** Task material follows **

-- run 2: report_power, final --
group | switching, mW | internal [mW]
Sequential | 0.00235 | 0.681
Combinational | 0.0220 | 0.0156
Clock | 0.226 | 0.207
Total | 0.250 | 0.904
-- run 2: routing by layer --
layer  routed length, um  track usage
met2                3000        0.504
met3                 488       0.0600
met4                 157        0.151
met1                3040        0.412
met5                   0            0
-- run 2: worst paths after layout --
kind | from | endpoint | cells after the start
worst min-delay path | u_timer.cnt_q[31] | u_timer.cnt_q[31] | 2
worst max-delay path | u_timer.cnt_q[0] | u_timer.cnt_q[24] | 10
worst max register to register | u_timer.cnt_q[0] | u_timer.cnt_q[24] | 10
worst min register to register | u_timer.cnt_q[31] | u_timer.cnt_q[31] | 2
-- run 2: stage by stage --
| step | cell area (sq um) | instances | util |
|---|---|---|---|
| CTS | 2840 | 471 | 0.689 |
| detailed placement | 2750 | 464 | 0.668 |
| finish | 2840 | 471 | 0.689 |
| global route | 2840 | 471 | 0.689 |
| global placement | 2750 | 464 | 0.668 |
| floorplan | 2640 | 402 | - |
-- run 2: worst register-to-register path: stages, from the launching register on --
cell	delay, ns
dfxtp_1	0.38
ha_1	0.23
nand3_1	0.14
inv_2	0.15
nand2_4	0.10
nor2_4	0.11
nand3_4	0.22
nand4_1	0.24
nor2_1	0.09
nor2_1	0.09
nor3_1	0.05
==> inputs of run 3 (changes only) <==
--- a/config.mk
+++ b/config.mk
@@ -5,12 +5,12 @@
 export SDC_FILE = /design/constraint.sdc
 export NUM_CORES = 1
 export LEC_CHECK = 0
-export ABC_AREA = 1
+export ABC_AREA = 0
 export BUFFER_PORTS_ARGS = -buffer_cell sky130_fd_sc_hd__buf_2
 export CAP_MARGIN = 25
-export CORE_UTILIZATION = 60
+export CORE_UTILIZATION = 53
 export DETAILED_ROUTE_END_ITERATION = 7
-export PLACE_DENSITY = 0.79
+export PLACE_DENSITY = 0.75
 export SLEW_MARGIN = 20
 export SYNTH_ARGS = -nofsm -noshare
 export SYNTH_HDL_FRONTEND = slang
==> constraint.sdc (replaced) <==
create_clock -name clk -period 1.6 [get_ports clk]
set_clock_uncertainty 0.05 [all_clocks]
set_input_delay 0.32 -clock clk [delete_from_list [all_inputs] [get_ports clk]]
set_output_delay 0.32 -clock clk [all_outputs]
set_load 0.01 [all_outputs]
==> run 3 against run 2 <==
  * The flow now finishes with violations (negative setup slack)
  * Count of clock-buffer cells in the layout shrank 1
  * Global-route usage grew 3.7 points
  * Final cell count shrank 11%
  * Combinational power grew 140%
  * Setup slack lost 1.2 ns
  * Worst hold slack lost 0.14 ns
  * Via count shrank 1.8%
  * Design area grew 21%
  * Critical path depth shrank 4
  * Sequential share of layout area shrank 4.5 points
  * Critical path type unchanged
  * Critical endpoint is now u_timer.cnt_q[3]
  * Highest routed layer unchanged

** End of Task material **

• [Problem details]
Consider the string "Critical". State how many lines of the data contain it, giving the number alone.

• [Solution to this task]
3